**Work order:** Read the records below. Copy each line where the string "metal" occurs.

**** Data extracts ****

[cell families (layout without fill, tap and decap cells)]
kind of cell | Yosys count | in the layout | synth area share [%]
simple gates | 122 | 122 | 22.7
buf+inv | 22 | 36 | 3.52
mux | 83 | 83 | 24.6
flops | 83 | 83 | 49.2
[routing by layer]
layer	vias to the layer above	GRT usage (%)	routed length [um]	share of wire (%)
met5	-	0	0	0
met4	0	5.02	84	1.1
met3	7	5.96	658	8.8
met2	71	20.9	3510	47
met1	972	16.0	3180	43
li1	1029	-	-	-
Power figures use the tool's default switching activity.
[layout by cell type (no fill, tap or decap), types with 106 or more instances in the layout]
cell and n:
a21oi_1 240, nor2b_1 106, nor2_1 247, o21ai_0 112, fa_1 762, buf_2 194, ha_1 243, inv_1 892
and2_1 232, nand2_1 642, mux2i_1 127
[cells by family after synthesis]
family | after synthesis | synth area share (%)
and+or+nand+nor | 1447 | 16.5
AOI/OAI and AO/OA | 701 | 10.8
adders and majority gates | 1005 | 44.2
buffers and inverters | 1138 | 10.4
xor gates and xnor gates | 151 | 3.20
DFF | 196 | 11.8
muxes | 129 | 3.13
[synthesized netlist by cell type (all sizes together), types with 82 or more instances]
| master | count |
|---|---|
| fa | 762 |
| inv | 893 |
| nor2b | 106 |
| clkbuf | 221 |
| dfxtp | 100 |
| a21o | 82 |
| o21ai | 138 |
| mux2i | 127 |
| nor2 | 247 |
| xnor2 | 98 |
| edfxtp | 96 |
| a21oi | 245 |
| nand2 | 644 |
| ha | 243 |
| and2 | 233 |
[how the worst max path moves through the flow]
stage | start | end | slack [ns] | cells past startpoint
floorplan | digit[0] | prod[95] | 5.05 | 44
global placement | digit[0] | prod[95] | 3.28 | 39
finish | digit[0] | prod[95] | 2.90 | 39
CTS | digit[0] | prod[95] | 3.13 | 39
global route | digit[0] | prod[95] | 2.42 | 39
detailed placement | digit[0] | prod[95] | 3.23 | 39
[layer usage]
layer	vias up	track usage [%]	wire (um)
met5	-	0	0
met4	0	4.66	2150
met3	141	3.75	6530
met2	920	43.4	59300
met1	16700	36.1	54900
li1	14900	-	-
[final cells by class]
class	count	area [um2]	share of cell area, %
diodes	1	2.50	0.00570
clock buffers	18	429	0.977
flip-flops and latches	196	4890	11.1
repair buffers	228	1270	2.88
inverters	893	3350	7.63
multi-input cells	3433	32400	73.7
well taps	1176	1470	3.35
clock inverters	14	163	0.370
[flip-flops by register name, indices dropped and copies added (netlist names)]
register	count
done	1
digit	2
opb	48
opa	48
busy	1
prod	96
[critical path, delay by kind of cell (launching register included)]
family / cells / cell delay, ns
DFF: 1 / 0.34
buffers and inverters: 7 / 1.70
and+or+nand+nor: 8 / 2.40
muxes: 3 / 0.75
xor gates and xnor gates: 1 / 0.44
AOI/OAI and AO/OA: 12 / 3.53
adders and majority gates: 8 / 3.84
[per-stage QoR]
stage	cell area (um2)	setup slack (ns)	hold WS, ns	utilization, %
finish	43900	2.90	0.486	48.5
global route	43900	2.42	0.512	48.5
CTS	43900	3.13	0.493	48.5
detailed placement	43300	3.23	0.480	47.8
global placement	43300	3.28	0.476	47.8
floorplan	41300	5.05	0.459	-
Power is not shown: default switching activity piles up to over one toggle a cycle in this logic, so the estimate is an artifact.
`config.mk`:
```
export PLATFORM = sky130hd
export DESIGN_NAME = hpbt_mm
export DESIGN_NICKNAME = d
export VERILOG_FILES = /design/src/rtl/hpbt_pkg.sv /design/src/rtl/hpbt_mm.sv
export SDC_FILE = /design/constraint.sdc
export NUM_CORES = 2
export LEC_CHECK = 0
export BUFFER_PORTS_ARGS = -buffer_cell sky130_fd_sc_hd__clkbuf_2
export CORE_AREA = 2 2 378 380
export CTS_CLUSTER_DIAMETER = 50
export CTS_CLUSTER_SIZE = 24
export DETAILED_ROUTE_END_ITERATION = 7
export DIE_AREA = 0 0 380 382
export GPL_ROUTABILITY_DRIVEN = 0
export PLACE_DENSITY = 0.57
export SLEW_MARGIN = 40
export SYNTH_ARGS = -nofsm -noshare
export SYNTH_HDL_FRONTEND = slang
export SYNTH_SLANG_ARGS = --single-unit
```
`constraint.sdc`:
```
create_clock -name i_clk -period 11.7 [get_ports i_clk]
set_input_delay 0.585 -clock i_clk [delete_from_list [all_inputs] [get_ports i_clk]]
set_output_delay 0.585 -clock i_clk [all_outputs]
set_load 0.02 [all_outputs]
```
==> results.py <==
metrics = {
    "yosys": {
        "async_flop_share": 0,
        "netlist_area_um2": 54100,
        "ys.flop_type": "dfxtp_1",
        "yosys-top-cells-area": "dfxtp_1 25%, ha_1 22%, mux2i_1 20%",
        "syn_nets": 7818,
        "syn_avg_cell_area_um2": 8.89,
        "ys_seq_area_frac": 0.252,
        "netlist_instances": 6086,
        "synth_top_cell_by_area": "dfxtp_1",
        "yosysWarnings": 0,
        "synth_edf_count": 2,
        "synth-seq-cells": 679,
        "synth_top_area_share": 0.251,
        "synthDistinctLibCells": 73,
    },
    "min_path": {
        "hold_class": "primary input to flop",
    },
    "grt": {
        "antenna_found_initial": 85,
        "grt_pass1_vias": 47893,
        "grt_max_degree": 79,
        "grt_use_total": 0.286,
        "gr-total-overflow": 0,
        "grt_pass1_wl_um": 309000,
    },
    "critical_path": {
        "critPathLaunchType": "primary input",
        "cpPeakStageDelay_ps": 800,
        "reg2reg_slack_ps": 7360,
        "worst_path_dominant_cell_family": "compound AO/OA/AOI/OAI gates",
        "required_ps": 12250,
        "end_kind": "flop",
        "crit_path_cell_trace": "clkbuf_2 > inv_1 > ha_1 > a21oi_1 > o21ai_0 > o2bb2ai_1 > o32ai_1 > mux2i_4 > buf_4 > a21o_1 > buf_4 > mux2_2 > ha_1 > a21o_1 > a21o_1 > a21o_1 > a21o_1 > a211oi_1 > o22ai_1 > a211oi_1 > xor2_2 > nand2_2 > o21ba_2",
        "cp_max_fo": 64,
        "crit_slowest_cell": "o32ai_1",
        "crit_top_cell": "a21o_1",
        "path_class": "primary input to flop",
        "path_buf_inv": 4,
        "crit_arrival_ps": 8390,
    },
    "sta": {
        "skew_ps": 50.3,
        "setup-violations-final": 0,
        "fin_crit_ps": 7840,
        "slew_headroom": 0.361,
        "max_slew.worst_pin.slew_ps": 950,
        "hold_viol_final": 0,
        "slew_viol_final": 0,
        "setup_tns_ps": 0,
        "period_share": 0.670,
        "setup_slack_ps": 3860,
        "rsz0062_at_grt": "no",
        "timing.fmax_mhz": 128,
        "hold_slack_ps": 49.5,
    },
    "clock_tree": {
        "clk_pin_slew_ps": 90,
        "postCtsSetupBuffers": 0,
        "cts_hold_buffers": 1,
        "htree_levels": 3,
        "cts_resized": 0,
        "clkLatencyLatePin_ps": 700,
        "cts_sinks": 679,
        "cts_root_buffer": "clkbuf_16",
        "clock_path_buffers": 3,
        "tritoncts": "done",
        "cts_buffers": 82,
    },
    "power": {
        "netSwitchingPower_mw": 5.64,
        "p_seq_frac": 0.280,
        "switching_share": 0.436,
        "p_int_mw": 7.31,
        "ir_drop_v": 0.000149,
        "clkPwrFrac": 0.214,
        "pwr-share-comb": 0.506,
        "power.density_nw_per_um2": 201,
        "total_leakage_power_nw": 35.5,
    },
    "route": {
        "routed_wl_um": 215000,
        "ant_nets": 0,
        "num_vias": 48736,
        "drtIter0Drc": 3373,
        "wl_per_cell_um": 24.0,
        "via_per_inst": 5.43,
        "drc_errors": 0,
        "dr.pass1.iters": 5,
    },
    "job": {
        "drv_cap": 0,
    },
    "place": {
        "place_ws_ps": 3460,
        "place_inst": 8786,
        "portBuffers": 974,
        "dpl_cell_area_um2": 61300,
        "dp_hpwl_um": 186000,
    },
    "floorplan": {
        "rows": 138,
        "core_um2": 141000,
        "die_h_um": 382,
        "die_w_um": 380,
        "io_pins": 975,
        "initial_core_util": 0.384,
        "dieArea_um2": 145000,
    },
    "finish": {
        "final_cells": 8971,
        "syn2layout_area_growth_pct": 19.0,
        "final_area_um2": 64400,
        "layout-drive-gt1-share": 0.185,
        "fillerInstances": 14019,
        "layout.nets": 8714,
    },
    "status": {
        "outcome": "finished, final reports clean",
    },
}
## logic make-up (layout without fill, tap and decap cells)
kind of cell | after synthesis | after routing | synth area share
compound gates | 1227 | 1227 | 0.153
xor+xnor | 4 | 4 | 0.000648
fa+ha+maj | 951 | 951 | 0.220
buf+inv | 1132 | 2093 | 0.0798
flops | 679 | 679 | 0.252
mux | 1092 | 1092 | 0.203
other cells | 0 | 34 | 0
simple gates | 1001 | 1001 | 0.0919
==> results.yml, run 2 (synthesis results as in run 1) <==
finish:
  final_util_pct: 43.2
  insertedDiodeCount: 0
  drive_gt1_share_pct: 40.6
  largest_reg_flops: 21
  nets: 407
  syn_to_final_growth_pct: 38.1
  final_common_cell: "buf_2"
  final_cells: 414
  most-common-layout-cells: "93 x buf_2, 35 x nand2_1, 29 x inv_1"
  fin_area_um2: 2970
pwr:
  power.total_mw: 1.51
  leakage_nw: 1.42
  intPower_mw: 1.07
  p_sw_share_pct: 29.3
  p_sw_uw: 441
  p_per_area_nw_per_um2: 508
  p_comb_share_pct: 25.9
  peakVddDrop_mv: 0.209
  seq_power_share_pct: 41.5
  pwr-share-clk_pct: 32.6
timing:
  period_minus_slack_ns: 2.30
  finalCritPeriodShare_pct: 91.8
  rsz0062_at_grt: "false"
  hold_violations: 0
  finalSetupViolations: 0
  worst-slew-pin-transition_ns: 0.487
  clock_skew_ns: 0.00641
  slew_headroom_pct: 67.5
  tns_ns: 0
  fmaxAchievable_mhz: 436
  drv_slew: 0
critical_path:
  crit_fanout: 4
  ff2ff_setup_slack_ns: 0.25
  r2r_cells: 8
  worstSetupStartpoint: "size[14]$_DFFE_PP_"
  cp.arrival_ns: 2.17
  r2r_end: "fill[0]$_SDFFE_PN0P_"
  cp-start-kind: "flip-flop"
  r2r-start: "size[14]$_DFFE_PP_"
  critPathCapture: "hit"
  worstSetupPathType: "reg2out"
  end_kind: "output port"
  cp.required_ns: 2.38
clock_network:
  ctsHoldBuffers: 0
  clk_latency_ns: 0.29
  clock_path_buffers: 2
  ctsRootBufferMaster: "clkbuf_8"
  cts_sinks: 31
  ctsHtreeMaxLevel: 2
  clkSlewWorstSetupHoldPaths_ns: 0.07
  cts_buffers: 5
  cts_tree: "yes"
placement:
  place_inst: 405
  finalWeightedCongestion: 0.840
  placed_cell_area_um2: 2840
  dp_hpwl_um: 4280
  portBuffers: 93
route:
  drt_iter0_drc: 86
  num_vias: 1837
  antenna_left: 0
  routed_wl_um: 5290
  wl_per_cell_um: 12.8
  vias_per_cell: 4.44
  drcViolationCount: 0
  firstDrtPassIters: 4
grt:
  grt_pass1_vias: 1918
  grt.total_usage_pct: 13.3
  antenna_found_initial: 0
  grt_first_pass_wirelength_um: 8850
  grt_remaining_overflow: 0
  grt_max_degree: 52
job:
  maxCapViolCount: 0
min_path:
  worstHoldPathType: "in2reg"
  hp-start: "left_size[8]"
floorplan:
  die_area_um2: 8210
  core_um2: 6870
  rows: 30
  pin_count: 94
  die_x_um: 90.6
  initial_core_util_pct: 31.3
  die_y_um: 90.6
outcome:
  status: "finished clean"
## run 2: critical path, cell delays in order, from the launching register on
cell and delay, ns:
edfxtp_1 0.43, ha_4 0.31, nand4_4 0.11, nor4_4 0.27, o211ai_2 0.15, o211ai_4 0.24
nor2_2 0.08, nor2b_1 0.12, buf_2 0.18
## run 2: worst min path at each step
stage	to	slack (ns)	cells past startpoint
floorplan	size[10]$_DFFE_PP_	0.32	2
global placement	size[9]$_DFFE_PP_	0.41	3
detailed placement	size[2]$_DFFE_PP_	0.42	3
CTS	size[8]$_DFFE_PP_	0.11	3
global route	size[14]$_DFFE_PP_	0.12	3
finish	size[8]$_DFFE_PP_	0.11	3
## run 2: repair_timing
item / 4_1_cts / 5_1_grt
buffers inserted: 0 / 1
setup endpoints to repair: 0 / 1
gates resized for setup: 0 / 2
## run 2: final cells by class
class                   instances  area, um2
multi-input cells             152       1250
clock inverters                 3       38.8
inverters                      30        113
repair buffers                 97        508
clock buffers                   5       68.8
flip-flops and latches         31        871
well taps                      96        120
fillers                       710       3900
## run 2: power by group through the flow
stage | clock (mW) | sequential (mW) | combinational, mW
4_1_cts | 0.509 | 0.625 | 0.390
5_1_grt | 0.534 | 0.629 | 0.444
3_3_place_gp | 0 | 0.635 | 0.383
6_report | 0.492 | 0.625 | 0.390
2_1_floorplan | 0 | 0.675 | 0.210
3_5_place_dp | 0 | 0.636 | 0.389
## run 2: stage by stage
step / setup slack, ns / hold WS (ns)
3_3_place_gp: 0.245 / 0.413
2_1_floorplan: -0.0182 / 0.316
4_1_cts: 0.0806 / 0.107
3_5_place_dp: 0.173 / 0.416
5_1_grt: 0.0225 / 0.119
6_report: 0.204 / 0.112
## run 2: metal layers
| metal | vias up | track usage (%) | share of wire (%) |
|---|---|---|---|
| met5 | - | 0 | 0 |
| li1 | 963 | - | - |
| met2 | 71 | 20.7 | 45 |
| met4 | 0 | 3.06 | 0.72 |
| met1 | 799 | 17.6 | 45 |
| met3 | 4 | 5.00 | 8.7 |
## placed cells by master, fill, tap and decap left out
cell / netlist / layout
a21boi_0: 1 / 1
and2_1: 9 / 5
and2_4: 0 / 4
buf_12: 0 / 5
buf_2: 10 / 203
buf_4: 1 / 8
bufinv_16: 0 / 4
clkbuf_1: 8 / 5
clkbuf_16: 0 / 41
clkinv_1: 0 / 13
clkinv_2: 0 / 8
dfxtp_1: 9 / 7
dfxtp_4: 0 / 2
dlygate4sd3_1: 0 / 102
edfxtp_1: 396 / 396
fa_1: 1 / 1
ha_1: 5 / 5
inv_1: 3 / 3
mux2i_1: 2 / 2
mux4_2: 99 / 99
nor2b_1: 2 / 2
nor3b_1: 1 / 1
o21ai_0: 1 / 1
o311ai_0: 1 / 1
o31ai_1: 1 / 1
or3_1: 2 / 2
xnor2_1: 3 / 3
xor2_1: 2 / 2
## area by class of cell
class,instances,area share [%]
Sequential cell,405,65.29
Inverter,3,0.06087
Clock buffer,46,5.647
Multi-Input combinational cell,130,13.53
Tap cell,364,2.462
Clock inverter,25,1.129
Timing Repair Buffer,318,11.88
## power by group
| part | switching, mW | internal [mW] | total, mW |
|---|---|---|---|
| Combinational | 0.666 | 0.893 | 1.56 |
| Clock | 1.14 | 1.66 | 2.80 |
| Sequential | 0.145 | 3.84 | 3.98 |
`config.mk`:
```
export PLATFORM = sky130hd
export DESIGN_NAME = cctun_front
export DESIGN_NICKNAME = d
export VERILOG_FILES = /design/src/cctun_pkg.sv /design/src/cctun_front.sv
export SDC_FILE = /design/constraint.sdc
export NUM_CORES = 1
export LEC_CHECK = 0
export BUFFER_PORTS_ARGS = -buffer_cell sky130_fd_sc_hd__buf_4
export CORE_AREA = 5 5 75 77
export DETAILED_ROUTE_END_ITERATION = 10
export DIE_AREA = 0 0 80 82
export GPL_TIMING_DRIVEN = 0
export PLACE_DENSITY = 0.78
export SETUP_SLACK_MARGIN = 0.4
export SLEW_MARGIN = 10
export SYNTH_ARGS = -nofsm -noshare
export SYNTH_HDL_FRONTEND = slang
export SYNTH_SLANG_ARGS = --single-unit
```
`constraint.sdc`:
```
create_clock -name vclk -period 1.9
set_clock_uncertainty 0.2 [all_clocks]
set_input_delay 0.095 -clock vclk [all_inputs]
set_output_delay 0.095 -clock vclk [all_outputs]
set_load 0.01 [all_outputs]
```
`src/cctun_pkg.sv`:
```
// Shared package of the Cohen-Coon tuner: fixed-point constants, widths,
// request and result types and the saturation helper.
// Depends on nothing; every other file imports it.
`default_nettype none

package cctun_pkg;

    localparam int FRAC_BITS = 16;
    localparam longint ONE_L = longint'(1) << FRAC_BITS;
    localparam logic [63:0] ONE = 64'(ONE_L);

    // Constants rounded to nearest, halves up.
    localparam logic [63:0] C_135 = 64'((135 * ONE_L + 50) / 100);
    localparam logic [63:0] C_027 = 64'((27 * ONE_L + 50) / 100);
    localparam logic [63:0] C_25  = 64'((25 * ONE_L + 5) / 10);
    localparam logic [63:0] C_05  = 64'((5 * ONE_L + 5) / 10);
    localparam logic [63:0] C_037 = 64'((37 * ONE_L + 50) / 100);
    localparam logic [63:0] C_02  = 64'((2 * ONE_L + 5) / 10);
    localparam logic [63:0] C_06  = 64'((6 * ONE_L + 5) / 10);
    localparam logic [63:0] C_08  = 64'((8 * ONE_L + 5) / 10);
    localparam logic [63:0] C_12  = 64'((12 * ONE_L + 5) / 10);
    localparam logic [63:0] C_20  = 64'(20 * ONE_L);
    localparam logic [63:0] C_30  = 64'(30 * ONE_L);
    localparam logic [63:0] C_5   = 64'(5 * ONE_L);

    localparam logic signed [31:0] OS_FLOOR = 32'(C_5);
    localparam logic signed [31:0] S32_MAX  = 32'sh7FFF_FFFF;
    localparam logic signed [31:0] S32_MIN  = 32'sh8000_0000;
    localparam logic [30:0]        RATIO_MAX = 31'h7FFF_FFFF;

    // Restoring divider: 64-bit dividend, 32 quotient bits, wide divisor.
    localparam int DIV_NW  = 64;
    localparam int DIV_QW  = 32;
    localparam int DIV_DW  = 63 - FRAC_BITS;
    localparam int DIV_LAT = DIV_QW + 1;

    localparam int R2_W  = 62 - FRAC_BITS;
    localparam int CF_W  = FRAC_BITS + 1;
    localparam int F1_W  = FRAC_BITS + 2;
    localparam int P_W   = FRAC_BITS + 2;
    localparam int OST_W = 36;

    localparam int QUEUE_DEPTH = 4;
    localparam int QUEUE_AW    = $clog2(QUEUE_DEPTH);
    localparam int QUEUE_CW    = $clog2(QUEUE_DEPTH + 1);

    // Correction classes.
    localparam logic [1:0] CLS_UNITY = 2'd0;
    localparam logic [1:0] CLS_LOW   = 2'd1;
    localparam logic [1:0] CLS_HIGH  = 2'd2;

    typedef struct packed {
        logic signed [31:0] process_gain;
        logic signed [31:0] time_constant;
        logic signed [31:0] dead_time;
    } in_t;

    typedef struct packed {
        logic               valid_res;
        logic               overflow;
        logic signed [31:0] prop_gain;
        logic signed [31:0] integral_time;
        logic signed [31:0] derivative_time;
        logic signed [31:0] integral_gain;
        logic signed [31:0] derivative_gain;
        logic signed [31:0] expected_overshoot;
        logic signed [31:0] settling_time;
        logic [30:0]        delay_ratio;
        logic [1:0]         correction_class;
    } out_t;

    // Classified request as it waits in the queue.
    typedef struct packed {
        logic               model_ok;
        logic               k_zero;
        logic               k_neg;
        logic [31:0]        k_abs;
        logic signed [31:0] t;
        logic signed [31:0] l;
    } qitem_t;

    typedef struct packed {
        logic               sat;
        logic signed [31:0] val;
    } sres_t;

    // Signed 32-bit value from a quotient magnitude, its too-large flag and sign.
    function automatic sres_t sat_div(input logic [31:0] q, input logic big,
                                      input logic neg);
        sres_t res;
        if (neg) begin
            if (big || q > 32'h8000_0000) begin
                res.sat = 1'b1;
                res.val = S32_MIN;
            end else begin
                res.sat = 1'b0;
                res.val = $signed(32'(-q));
            end
        end else begin
            if (big || q[31]) begin
                res.sat = 1'b1;
                res.val = S32_MAX;
            end else begin
                res.sat = 1'b0;
                res.val = $signed(q);
            end
        end
        return res;
    endfunction

endpackage

`default_nettype wire

```
`src/cctun_front.sv`:
```
// Front end: takes requests and classifies the process model.
// Depends on cctun_pkg.
`default_nettype none

module cctun_front import cctun_pkg::*; (
    input  logic   s_valid,
    output logic   s_ready,
    input  in_t    s_data,
    input  logic   q_full,
    output logic   q_push,
    output qitem_t q_item
);

    assign s_ready = !q_full;
    assign q_push  = s_valid && !q_full;

    always_comb begin
        q_item.model_ok = (s_data.time_constant > 32'sd0) && !s_data.dead_time[31];
        q_item.k_zero   = s_data.process_gain == 32'sd0;
        q_item.k_neg    = s_data.process_gain[31];
        q_item.k_abs    = s_data.process_gain[31] ? 32'(-s_data.process_gain)
                                                  : 32'(s_data.process_gain);
        q_item.t        = s_data.time_constant;
        q_item.l        = s_data.dead_time;
    end

endmodule

`default_nettype wire

```
======== After elaboration in Yosys (flattened, before gate mapping) ========
Index checks and enable logic that the tools add are counted.
Widths: inputs -> output; s select.
storage, ports and cells
  logic and storage cells ................. 8
  register bits ........................... 0
operators by class
  $add $sub $neg .......................... 1
  $lt $le $gt $ge ......................... 1
  reduce and logical (&&, ||, !) cells .... 5
  muxes and demuxes ....................... 1
operator list
  kind                 number
  $gt 32x1->1 const B  1
  $logic_not 32->1     1
  $mux 32              1
  $neg 32->32          1
  $logic_and 1x1->1    2
  $logic_not 1->1      2

======== Longest topological paths before layout ========
Gate-level depths: netlist of the first run.
  word-level depth ........................ 2
  gate-level depth with buffers ........... 6

======== Least setup slack after synthesis of the first run ========
Ideal clock, no wire load.
  path kind ............................... input port to output port
  from .................................... in s_data[65] in the netlist's numbering
  to ...................................... out q_item[84] in the netlist's numbering
  required time ........................... 1605 ps
  stages on the path ...................... 6
  slack ................................... 329 ps
  buffers on the path ..................... 0
  data arrival time ....................... 1276 ps
  path through ............................ inv_1 ha_1 nor4b_4 nand3_2 o41ai_1 xnor2_1
RTL lines
  element             RTL line           RTL
  start: declaration  cctun_front.sv:8   input in_t s_data,
  end: declaration    cctun_front.sv:11  output qitem_t q_item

****

**Solution for this problem:**
## run 2: metal layers
| metal | vias up | track usage (%) | share of wire (%) |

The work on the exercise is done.